Interview with James Patrick, TheGreatTakingReport.com
As many of my clients, friends and regular readers know well, I’ve spent the better part of the last decade criticizing all the great evils and trespasses of the State and its crony capitalist accomplices. I’ve written extensive analyses and gave many speeches warning fellow citizens about the dangers that lie in government power grabs and authoritarian transgressions. The most important of these risks can, without fail, be found in monetary matters and in the banking system. After all, whoever controls the money, controls the world.
By now, those of us who have studied monetary history and who carefully observe how the current system operates, are fully aware of the fact that fiat currencies are devoid of any real value. Whatever perceived value they have is totally dependent on the State and even the very notion of ownership over one’s savings is illusory. Savers can just wake up one day and find that they no longer have access to their bank accounts, as we saw in Canada, or even that part of their savings is simply gone, as we saw in Cyprus.
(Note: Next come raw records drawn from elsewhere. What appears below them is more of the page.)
**src/rtl/spike_rate_classifier_pkg.sv**
```systemverilog
// Shared defaults and FSM state encoding for the spike-rate classifier.
package spike_rate_classifier_pkg;

    localparam int unsigned NEURONS_DEF   = 4;
    localparam int unsigned TIMESTEPS_DEF = 32;
    localparam int unsigned CNT_W_DEF     = 6;

    typedef enum logic [1:0] {
        ST_IDLE  = 2'd0,
        ST_ACCUM = 2'd1,
        ST_SCAN  = 2'd2,
        ST_DONE  = 2'd3
    } state_e;

endpackage

```
**src/rtl/spike_rate_classifier_sat_counter.sv**
```systemverilog
// Saturating up-counter with synchronous clear; clear has priority over increment.
module sat_counter
    import spike_rate_classifier_pkg::*;
#(
    parameter int unsigned CNT_W = CNT_W_DEF
) (
    input  logic             clk,
    input  logic             rst_n,
    input  logic             clr,
    input  logic             inc,
    output logic [CNT_W-1:0] count
);

    logic [CNT_W-1:0] count_q, count_d;

    always_comb begin
        count_d = count_q;
        if (clr) begin
            count_d = '0;
        end else if (inc && (count_q != '1)) begin
            count_d = count_q + 1'b1;
        end
    end

    always_ff @(posedge clk or negedge rst_n) begin
        if (!rst_n) begin
            count_q <= '0;
        end else begin
            count_q <= count_d;
        end
    end

    assign count = count_q;

endmodule

```
**src/rtl/spike_rate_classifier.sv**
```systemverilog
// Counts per-neuron spikes over a window of ce-qualified timesteps, then picks the
// winning class with a one-neuron-per-cycle argmax and holds the result.
module spike_rate_classifier
    import spike_rate_classifier_pkg::*;
#(
    parameter int unsigned NEURONS   = NEURONS_DEF,
    parameter int unsigned TIMESTEPS = TIMESTEPS_DEF,
    parameter int unsigned CNT_W     = CNT_W_DEF,
    parameter int unsigned IDX_W     = 2
) (
    input  logic               clk,
    input  logic               rst_n,
    input  logic               ce,
    input  logic               start,
    input  logic [NEURONS-1:0] spike_in,
    output logic               busy,
    output logic               class_valid,
    output logic [IDX_W-1:0]   class_out,
    output logic [CNT_W-1:0]   max_count,
    output logic               no_spike
);

    localparam int unsigned STEP_W = (TIMESTEPS > 1) ? $clog2(TIMESTEPS) : 1;
    localparam logic [STEP_W-1:0] STEP_LAST = STEP_W'(TIMESTEPS - 1);
    localparam logic [IDX_W-1:0]  SCAN_LAST = IDX_W'(NEURONS - 1);

    state_e             state_q, state_d;
    logic [STEP_W-1:0]  step_q, step_d;
    logic [IDX_W-1:0]   scan_q, scan_d;
    logic [CNT_W-1:0]   best_q, best_d;
    logic [IDX_W-1:0]   best_idx_q, best_idx_d;
    logic               busy_q, busy_d;
    logic               valid_q, valid_d;
    logic [IDX_W-1:0]   class_q, class_d;
    logic [CNT_W-1:0]   maxc_q, maxc_d;
    logic               nospk_q, nospk_d;

    logic               clr_cnt;
    logic [CNT_W-1:0]   cnt [NEURONS];
    logic [CNT_W-1:0]   cur_cnt;
    logic [CNT_W-1:0]   cand_best;
    logic [IDX_W-1:0]   cand_idx;

    for (genvar i = 0; i < NEURONS; i++) begin : g_cnt
        sat_counter #(.CNT_W(CNT_W)) u_cnt (
            .clk   (clk),
            .rst_n (rst_n),
            .clr   (clr_cnt),
            .inc   ((state_q == ST_ACCUM) && ce && spike_in[i]),
            .count (cnt[i])
        );
    end

    always_comb begin
        state_d    = state_q;
        step_d     = step_q;
        scan_d     = scan_q;
        best_d     = best_q;
        best_idx_d = best_idx_q;
        class_d    = class_q;
        maxc_d     = maxc_q;
        nospk_d    = nospk_q;
        clr_cnt    = 1'b0;
        cur_cnt    = cnt[scan_q];
        cand_best  = best_q;
        cand_idx   = best_idx_q;

        // Strict '>' keeps the earlier (lower) index on ties; slot 0 seeds the running best.
        if (scan_q == '0 || cur_cnt > best_q) begin
            cand_best = cur_cnt;
            cand_idx  = scan_q;
        end

        case (state_q)
            ST_IDLE, ST_DONE: begin
                if (start) begin
                    state_d = ST_ACCUM;
                    step_d  = '0;
                    clr_cnt = 1'b1;
                end
            end
            ST_ACCUM: begin
                if (ce) begin
                    if (step_q == STEP_LAST) begin
                        state_d = ST_SCAN;
                        scan_d  = '0;
                    end else begin
                        step_d = step_q + 1'b1;
                    end
                end
            end
            ST_SCAN: begin
                best_d     = cand_best;
                best_idx_d = cand_idx;
                if (scan_q == SCAN_LAST) begin
                    state_d = ST_DONE;
                    class_d = cand_idx;
                    maxc_d  = cand_best;
                    nospk_d = (cand_best == '0);
                end else begin
                    scan_d = scan_q + 1'b1;
                end
            end
            default: state_d = ST_IDLE;
        endcase

        busy_d  = (state_d == ST_ACCUM) || (state_d == ST_SCAN);
        valid_d = (state_d == ST_DONE);
    end

    always_ff @(posedge clk or negedge rst_n) begin
        if (!rst_n) begin
            state_q    <= ST_IDLE;
            step_q     <= '0;
            scan_q     <= '0;
            best_q     <= '0;
            best_idx_q <= '0;
            busy_q     <= 1'b0;
            valid_q    <= 1'b0;
            class_q    <= '0;
            maxc_q     <= '0;
            nospk_q    <= 1'b0;
        end else begin
            state_q    <= state_d;
            step_q     <= step_d;
            scan_q     <= scan_d;
            best_q     <= best_d;
            best_idx_q <= best_idx_d;
            busy_q     <= busy_d;
            valid_q    <= valid_d;
            class_q    <= class_d;
            maxc_q     <= maxc_d;
            nospk_q    <= nospk_d;
        end
    end

    assign busy        = busy_q;
    assign class_valid = valid_q;
    assign class_out   = class_q;
    assign max_count   = maxc_q;
    assign no_spike    = nospk_q;

endmodule

```
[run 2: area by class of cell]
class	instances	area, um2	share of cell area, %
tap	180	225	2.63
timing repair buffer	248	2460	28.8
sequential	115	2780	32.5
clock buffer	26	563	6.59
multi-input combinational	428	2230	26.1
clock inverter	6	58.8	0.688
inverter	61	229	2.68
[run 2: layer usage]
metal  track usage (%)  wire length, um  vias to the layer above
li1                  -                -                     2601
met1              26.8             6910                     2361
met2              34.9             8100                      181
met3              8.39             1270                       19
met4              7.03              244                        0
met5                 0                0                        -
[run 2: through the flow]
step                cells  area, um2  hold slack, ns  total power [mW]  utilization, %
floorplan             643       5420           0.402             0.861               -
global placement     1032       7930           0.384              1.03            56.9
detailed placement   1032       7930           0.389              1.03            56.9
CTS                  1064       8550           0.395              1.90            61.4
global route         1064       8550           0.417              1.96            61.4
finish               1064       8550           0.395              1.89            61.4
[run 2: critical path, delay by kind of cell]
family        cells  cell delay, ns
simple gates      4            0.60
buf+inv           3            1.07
--- src/rtl/pack_fifo2.sv ---
// Two-entry register FIFO; head is read combinationally from the storage registers.
// A push while full is accepted only when a pop happens on the same edge.
module pack_fifo2
  import data_packer_pkg::*;
(
  input  logic        clk,
  input  logic        rst,
  input  logic        push_i,
  input  fifo_entry_t data_i,
  input  logic        pop_i,
  output fifo_entry_t data_o,
  output logic        full_o,
  output logic        empty_o
);

  fifo_entry_t mem_q [FIFO_DEPTH];
  logic        rd_q;
  logic        wr_q;
  logic [1:0]  cnt_q;
  logic        push_ok;
  logic        pop_ok;

  assign full_o  = (cnt_q == 2'd2);
  assign empty_o = (cnt_q == 2'd0);
  assign pop_ok  = pop_i && !empty_o;
  assign push_ok = push_i && (!full_o || pop_ok);
  assign data_o  = mem_q[rd_q];

  always_ff @(posedge clk) begin
    if (rst) begin
      for (int i = 0; i < FIFO_DEPTH; i++) mem_q[i] <= '0;
      rd_q  <= 1'b0;
      wr_q  <= 1'b0;
      cnt_q <= 2'd0;
    end else begin
      // When full, wr_q == rd_q: the slot being written is the one being popped.
      if (push_ok) begin
        mem_q[wr_q] <= data_i;
        wr_q        <= ~wr_q;
      end
      if (pop_ok) rd_q <= ~rd_q;
      case ({push_ok, pop_ok})
        2'b10:   cnt_q <= cnt_q + 2'd1;
        2'b01:   cnt_q <= cnt_q - 2'd1;
        default: cnt_q <= cnt_q;
      endcase
    end
  end

endmodule

--- src/rtl/data_packer.sv ---
// Packs a qualified byte stream little-endian into words and queues them in a 2-entry FIFO.
// DATA_PACKER_FLUSH_EN adds a flush input and a per-word dout_nbytes output.
module data_packer
  import data_packer_pkg::*;
#(
  parameter  int BYTES_PER_WORD = 4,
  localparam int DW  = 8 * BYTES_PER_WORD,
  localparam int CW  = cnt_width(BYTES_PER_WORD),
  localparam int NBW = nbytes_width(BYTES_PER_WORD)
) (
  input  logic          clk,
  input  logic          rst,
  input  logic [7:0]    din,
  input  logic          din_valid,
`ifdef DATA_PACKER_FLUSH_EN
  input  logic          flush,
  output logic [NBW-1:0] dout_nbytes,
`endif
  output logic [DW-1:0] dout,
  output logic          dout_valid,
  input  logic          dout_ready,
  output logic [CW-1:0] byte_cnt,
  output logic          overflow
);

  // Output handshake: a word transfers on each rising edge where dout_valid && dout_ready;
  // dout_valid never depends on dout_ready, and dout is stable while valid && !ready.

  logic [DW-1:0] part_q, part_d;
  logic [CW-1:0] cnt_q, cnt_d;
  logic          ovf_q, ovf_d;
  logic          push;
  logic          pop;
  logic          fifo_full;
  logic          fifo_empty;
  fifo_entry_t   push_entry;
  fifo_entry_t   head_entry;
`ifdef DATA_PACKER_FLUSH_EN
  logic [NBW-1:0] flush_nb;
`endif

  always_comb begin
    part_d     = part_q;
    cnt_d      = cnt_q;
    push       = 1'b0;
    push_entry = '0;
    if (din_valid) begin
      for (int i = 0; i < BYTES_PER_WORD; i++) begin
        if (cnt_q == CW'(i)) part_d[8*i +: 8] = din;
      end
      if (cnt_q == CW'(BYTES_PER_WORD - 1)) begin
        push  = 1'b1;
        cnt_d = '0;
      end else begin
        cnt_d = cnt_q + CW'(1);
      end
    end
    push_entry.word[DW-1:0] = part_d;
`ifdef DATA_PACKER_FLUSH_EN
    flush_nb = {1'b0, cnt_q} + NBW'(din_valid);
    push_entry.nbytes[NBW-1:0] = NBW'(BYTES_PER_WORD);
    // A flush on a natural completion is just the full word; otherwise zero the unfilled bytes.
    if (flush && !push && (flush_nb != '0)) begin
      for (int i = 0; i < BYTES_PER_WORD; i++) begin
        if (NBW'(i) >= flush_nb) push_entry.word[8*i +: 8] = 8'h00;
      end
      push_entry.nbytes[NBW-1:0] = flush_nb;
      push  = 1'b1;
      cnt_d = '0;
    end
`endif
  end

  assign pop   = dout_valid && dout_ready;
  assign ovf_d = ovf_q | (push && fifo_full && !pop);

  always_ff @(posedge clk) begin
    if (rst) begin
      part_q <= '0;
      cnt_q  <= '0;
      ovf_q  <= 1'b0;
    end else begin
      part_q <= part_d;
      cnt_q  <= cnt_d;
      ovf_q  <= ovf_d;
    end
  end

  pack_fifo2 u_fifo (
    .clk     (clk),
    .rst     (rst),
    .push_i  (push),
    .data_i  (push_entry),
    .pop_i   (pop),
    .data_o  (head_entry),
    .full_o  (fifo_full),
    .empty_o (fifo_empty)
  );

  assign dout       = head_entry.word[DW-1:0];
  assign dout_valid = !fifo_empty;
  assign byte_cnt   = cnt_q;
  assign overflow   = ovf_q;

  generate
    if (DW < MAX_DW) begin : g_word_hi
      logic unused_word_hi;
      assign unused_word_hi = ^head_entry.word[MAX_DW-1:DW];
    end
  endgenerate

`ifdef DATA_PACKER_FLUSH_EN
  assign dout_nbytes = head_entry.nbytes[NBW-1:0];
  generate
    if (NBW < MAX_NB_W) begin : g_nb_hi
      logic unused_nb_hi;
      assign unused_nb_hi = ^head_entry.nbytes[MAX_NB_W-1:NBW];
    end
  endgenerate
`endif

endmodule

--- config.mk ---
export PLATFORM = sky130hd
export DESIGN_NAME = data_packer
export DESIGN_NICKNAME = d
export VERILOG_FILES = /design/src/rtl/data_packer_pkg.sv /design/src/rtl/pack_fifo2.sv /design/src/rtl/data_packer.sv
export SDC_FILE = /design/constraint.sdc
export NUM_CORES = 1
export LEC_CHECK = 0
export BUFFER_PORTS_ARGS = -buffer_cell sky130_fd_sc_hd__buf_2
export CAP_MARGIN = 5
export CORE_UTILIZATION = 53
export DETAILED_ROUTE_END_ITERATION = 16
export GPL_TIMING_DRIVEN = 0
export HOLD_SLACK_MARGIN = 0.08
export PLACE_DENSITY = 0.81
export SLEW_MARGIN = 10
export SYNTH_ARGS = -nofsm -noshare
export SYNTH_HDL_FRONTEND = slang
export SYNTH_SLANG_ARGS = --single-unit
--- constraint.sdc ---
create_clock -name clk -period 2.6 [get_ports clk]
set_clock_uncertainty 0.15 [all_clocks]
set_input_delay 0.39 -clock clk [delete_from_list [all_inputs] [get_ports clk]]
set_output_delay 0.39 -clock clk [all_outputs]
set_load 0.01 [all_outputs]
## config.mk

```make
export PLATFORM = sky130hd
export DESIGN_NAME = trng_ctrl
export DESIGN_NICKNAME = d
export VERILOG_FILES = /design/src/rtl/trng_pkg.sv /design/src/rtl/trng_rc_health.sv /design/src/rtl/trng_ctrl.sv
export SDC_FILE = /design/constraint.sdc
export NUM_CORES = 1
export LEC_CHECK = 0
export CAP_MARGIN = 20
export CELL_PAD_IN_SITES_DETAIL_PLACEMENT = 1
export CELL_PAD_IN_SITES_GLOBAL_PLACEMENT = 2
export CORE_UTILIZATION = 25
export DETAILED_ROUTE_END_ITERATION = 7
export PLACE_DENSITY = 0.59
export SYNTH_ARGS = -nofsm -noshare
export SYNTH_HDL_FRONTEND = slang
export SYNTH_HIERARCHICAL = 1
export SYNTH_SLANG_ARGS = --single-unit
```

## constraint.sdc

```tcl
create_clock -name clk -period 7.8 [get_ports clk]
set_clock_uncertainty 0.1 [all_clocks]
set_input_delay 1.56 -clock clk [delete_from_list [all_inputs] [get_ports clk]]
set_output_delay 1.56 -clock clk [all_outputs]
set_load 0.1 [all_outputs]
```

## src/rtl/trng_pkg.sv

```systemverilog
// ============================================================================
//  Module   : trng_pkg
//  Purpose  : Shared state encoding and default parameters for trng_ctrl.
//  Revision : 1.0 - initial release
// ============================================================================
`default_nettype none

package trng_pkg;

    typedef enum logic [1:0] {
        IDLE   = 2'd0,
        WARMUP = 2'd1,
        RUN    = 2'd2,
        FAULT  = 2'd3
    } state_t;

    localparam int c_WORD_W_DEF   = 32;
    localparam int c_WARMUP_DEF   = 64;
    localparam int c_RC_LIMIT_DEF = 34;
    localparam int c_DROP_W_DEF   = 8;

endpackage

`default_nettype wire

```

## src/rtl/trng_rc_health.sv

```systemverilog
// ============================================================================
//  Module   : trng_rc_health
//  Purpose  : Repetition-count health test; trip flags the bit that completes
//             a run of RC_LIMIT identical bits.
//  Revision : 1.0 - initial release
// ============================================================================
`default_nettype none

module trng_rc_health
    import trng_pkg::*;
#(
    parameter int RC_LIMIT = c_RC_LIMIT_DEF
) (
    input  logic clk,
    input  logic reset,
    input  logic clr,
    input  logic bit_valid,
    input  logic bit_in,
    output logic trip
);

    localparam int c_CW = $clog2(RC_LIMIT + 1);

    logic [c_CW-1:0] r_cnt;
    logic            r_last;
    logic [c_CW-1:0] w_cnt_nxt;

    // A zero count marks "no previous bit", so the first bit always starts a run of 1.
    always_comb begin
        w_cnt_nxt = r_cnt;
        if (bit_valid) begin
            if ((r_cnt != '0) && (bit_in == r_last)) begin
                if (r_cnt != c_CW'(RC_LIMIT)) begin
                    w_cnt_nxt = r_cnt + c_CW'(1);
                end
            end else begin
                w_cnt_nxt = c_CW'(1);
            end
        end
    end

    assign trip = bit_valid && (w_cnt_nxt == c_CW'(RC_LIMIT));

    always_ff @(posedge clk or posedge reset) begin
        if (reset) begin
            r_cnt  <= '0;
            r_last <= 1'b0;
        end else if (clr) begin
            r_cnt  <= '0;
            r_last <= 1'b0;
        end else if (bit_valid) begin
            r_cnt  <= w_cnt_nxt;
            r_last <= bit_in;
        end
    end

endmodule

`default_nettype wire

```

## src/rtl/trng_ctrl.sv

```systemverilog
// ============================================================================
//  Module   : trng_ctrl
//  Purpose  : Sequencer, warm-up discard, word packer and valid/ready output
//             scheduler for the trng core. Optional TRNG_CTRL_ONES_CNT_EN adds
//             the word_ones population-count output.
//  Revision : 1.0 - initial release
// ============================================================================
`default_nettype none

module trng_ctrl
    import trng_pkg::*;
#(
    parameter int WORD_W   = c_WORD_W_DEF,
    parameter int WARMUP   = c_WARMUP_DEF,
    parameter int RC_LIMIT = c_RC_LIMIT_DEF,
    parameter int DROP_W   = c_DROP_W_DEF
) (
    input  logic                       clk,
    input  logic                       reset,
    input  logic                       enable,
    input  logic                       clear_fault,
    output logic                       trng_reset,
    input  logic                       trng_out_valid,
    input  logic                       trng_out,
    output logic                       word_valid,
    input  logic                       word_ready,
    output logic [WORD_W-1:0]          word_data,
`ifdef TRNG_CTRL_ONES_CNT_EN
    output logic [$clog2(WORD_W+1)-1:0] word_ones,
`endif
    output logic                       fault,
    output logic                       busy,
    output logic [DROP_W-1:0]          drop_cnt
);

    localparam int c_PCW     = $clog2(WORD_W);
    localparam int c_WUW     = (WARMUP > 0) ? $clog2(WARMUP + 1) : 1;
    localparam int c_WU_LAST = (WARMUP > 0) ? (WARMUP - 1) : 0;

    state_t              r_state;
    state_t              w_state_nxt;
    logic [c_WUW-1:0]    r_wu_cnt;
    logic [WORD_W-1:0]   r_pack;
    logic [c_PCW-1:0]    r_pack_cnt;
    logic                r_trng_reset;
    logic                r_word_valid;
    logic [WORD_W-1:0]   r_word_data;
    logic                r_fault;
    logic                r_busy;
    logic [DROP_W-1:0]   r_drop_cnt;

    logic                w_bit_run;
    logic                w_trip;
    logic                w_last_bit;
    logic                w_complete;
    logic                w_load;
    logic                w_drop;
    logic                w_xfer;
    logic [WORD_W-1:0]   w_word;

    // Bits only reach the packer and health test while running and still enabled.
    assign w_bit_run  = (r_state == trng_pkg::RUN) && enable && trng_out_valid;
    assign w_last_bit = (r_pack_cnt == c_PCW'(WORD_W - 1));
    assign w_word     = r_pack | (WORD_W'(trng_out) << r_pack_cnt);
    assign w_complete = w_bit_run && !w_trip && w_last_bit;
    assign w_xfer     = r_word_valid && word_ready;
    assign w_load     = w_complete && (!r_word_valid || word_ready);
    assign w_drop     = w_complete && !w_load;

    trng_rc_health #(
        .RC_LIMIT (RC_LIMIT)
    ) u_rc_health (
        .clk       (clk),
        .reset     (reset),
        .clr       (r_state == trng_pkg::IDLE),
        .bit_valid (w_bit_run),
        .bit_in    (trng_out),
        .trip      (w_trip)
    );

    always_comb begin
        w_state_nxt = r_state;
        unique case (r_state)
            trng_pkg::IDLE: begin
                if (enable) w_state_nxt = trng_pkg::WARMUP;
            end
            trng_pkg::WARMUP: begin
                if (!enable) begin
                    w_state_nxt = trng_pkg::IDLE;
                end else if (WARMUP == 0) begin
                    w_state_nxt = trng_pkg::RUN;
                end else if (trng_out_valid && (r_wu_cnt == c_WUW'(c_WU_LAST))) begin
                    w_state_nxt = trng_pkg::RUN;
                end
            end
            trng_pkg::RUN: begin
                if (!enable)     w_state_nxt = trng_pkg::IDLE;
                else if (w_trip) w_state_nxt = trng_pkg::FAULT;
            end
            trng_pkg::FAULT: begin
                if (clear_fault) w_state_nxt = trng_pkg::IDLE;
            end
        endcase
    end

`ifdef TRNG_CTRL_ONES_CNT_EN
    localparam int c_OW = $clog2(WORD_W + 1);
    logic [c_OW-1:0] r_ones_acc;
    logic [c_OW-1:0] r_word_ones;
    logic [c_OW-1:0] w_ones_nxt;

    assign w_ones_nxt = r_ones_acc + c_OW'(trng_out);
    assign word_ones  = r_word_ones;

    // Running count mirrors the pack register: cleared whenever the pack is.
    always_ff @(posedge clk or posedge reset) begin
        if (reset) begin
            r_ones_acc  <= '0;
            r_word_ones <= '0;
        end else begin
            if (r_state != trng_pkg::RUN || !enable || w_trip) begin
                r_ones_acc <= '0;
            end else if (trng_out_valid) begin
                r_ones_acc <= w_last_bit ? '0 : w_ones_nxt;
            end
            if (w_load) r_word_ones <= w_ones_nxt;
        end
    end
`endif

    always_ff @(posedge clk or posedge reset) begin
        if (reset) begin
            r_state      <= trng_pkg::IDLE;
            r_trng_reset <= 1'b1;
            r_fault      <= 1'b0;
            r_busy       <= 1'b0;
            r_wu_cnt     <= '0;
            r_pack       <= '0;
            r_pack_cnt   <= '0;
            r_word_valid <= 1'b0;
            r_word_data  <= '0;
            r_drop_cnt   <= '0;
        end else begin
            r_state      <= w_state_nxt;
            r_trng_reset <= (w_state_nxt == trng_pkg::IDLE) || (w_state_nxt == trng_pkg::FAULT);
            r_fault      <= (w_state_nxt == trng_pkg::FAULT);
            r_busy       <= (w_state_nxt == trng_pkg::WARMUP) || (w_state_nxt == trng_pkg::RUN);

            case (r_state)
                trng_pkg::IDLE: begin
                    if (enable) begin
                        r_wu_cnt   <= '0;
                        r_pack     <= '0;
                        r_pack_cnt <= '0;
                    end
                end
                trng_pkg::WARMUP: begin
                    if (enable && trng_out_valid) r_wu_cnt <= r_wu_cnt + c_WUW'(1);
                end
                trng_pkg::RUN: begin
                    if (!enable || w_trip) begin
                        r_pack     <= '0;
                        r_pack_cnt <= '0;
                    end else if (trng_out_valid) begin
                        if (w_last_bit) begin
                            r_pack     <= '0;
                            r_pack_cnt <= '0;
                        end else begin
                            r_pack     <= w_word;
                            r_pack_cnt <= r_pack_cnt + c_PCW'(1);
                        end
                    end
                end
                default: begin
                    r_pack     <= '0;
                    r_pack_cnt <= '0;
                end
            endcase

            if (w_load) begin
                r_word_valid <= 1'b1;
                r_word_data  <= w_word;
            end else if (w_xfer) begin
                r_word_valid <= 1'b0;
            end

            if (w_drop && (r_drop_cnt != '1)) r_drop_cnt <= r_drop_cnt + DROP_W'(1);
        end
    end

    assign trng_reset = r_trng_reset;
    assign word_valid = r_word_valid;
    assign word_data  = r_word_data;
    assign fault      = r_fault;
    assign busy       = r_busy;
    assign drop_cnt   = r_drop_cnt;

endmodule

`default_nettype wire

```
What might come as a much more disturbing surprise, however, is that this risk and this uncertainty over one’s property rights extends to securities too. In the interview that follows, James Patrick talks about the subject of his new documentary, “STOP IT! The Great Taking”, which shines a much-needed light on a little-known but deeply consequential transformation in global securities law. He exposes the shocking shift that occurred through a series of legislative changes in the US and the EU that very quietly transferred legal rights from investors to large financial institutions. This resulted in the legal redefinition of ownership rights over stocks, bonds, and other assets that investors believe they fully own, when they practically, effectively and legally don’t.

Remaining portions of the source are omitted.